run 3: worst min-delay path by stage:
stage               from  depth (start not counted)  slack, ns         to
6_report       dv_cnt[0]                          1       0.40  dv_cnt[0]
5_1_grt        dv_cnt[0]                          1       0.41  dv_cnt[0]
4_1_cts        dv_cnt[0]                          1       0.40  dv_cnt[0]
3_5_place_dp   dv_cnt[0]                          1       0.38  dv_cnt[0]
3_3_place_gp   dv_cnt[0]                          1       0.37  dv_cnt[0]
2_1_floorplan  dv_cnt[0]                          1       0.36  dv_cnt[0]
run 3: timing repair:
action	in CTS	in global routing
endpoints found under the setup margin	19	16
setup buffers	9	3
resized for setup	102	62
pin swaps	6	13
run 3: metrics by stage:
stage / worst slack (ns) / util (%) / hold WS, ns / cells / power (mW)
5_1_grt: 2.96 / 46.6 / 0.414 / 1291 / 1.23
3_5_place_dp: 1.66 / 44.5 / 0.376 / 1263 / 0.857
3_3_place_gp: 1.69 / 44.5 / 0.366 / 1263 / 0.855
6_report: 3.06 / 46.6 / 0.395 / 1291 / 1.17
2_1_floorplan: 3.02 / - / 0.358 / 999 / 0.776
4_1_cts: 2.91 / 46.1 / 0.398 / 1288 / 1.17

============================================================

_WORK REQUIRED_
Go through the records and repeat each one exactly as written.

_TASK RESPONSE_
run 3: worst min-delay path by stage:
stage               from  depth (start not counted)  slack, ns         to
6_report       dv_cnt[0]                          1       0.40  dv_cnt[0]
5_1_grt        dv_cnt[0]                          1       0.41  dv_cnt[0]
4_1_cts        dv_cnt[0]                          1       0.40  dv_cnt[0]
3_5_place_dp   dv_cnt[0]                          1       0.38  dv_cnt[0]
3_3_place_gp   dv_cnt[0]                          1       0.37  dv_cnt[0]
2_1_floorplan  dv_cnt[0]                          1       0.36  dv_cnt[0]
run 3: timing repair:
action	in CTS	in global routing
endpoints found under the setup margin	19	16
setup buffers	9	3
resized for setup	102	62
pin swaps	6	13
run 3: metrics by stage:
stage / worst slack (ns) / util (%) / hold WS, ns / cells / power (mW)
5_1_grt: 2.96 / 46.6 / 0.414 / 1291 / 1.23
3_5_place_dp: 1.66 / 44.5 / 0.376 / 1263 / 0.857
3_3_place_gp: 1.69 / 44.5 / 0.366 / 1263 / 0.855
6_report: 3.06 / 46.6 / 0.395 / 1291 / 1.17
2_1_floorplan: 3.02 / - / 0.358 / 999 / 0.776
4_1_cts: 2.91 / 46.1 / 0.398 / 1288 / 1.17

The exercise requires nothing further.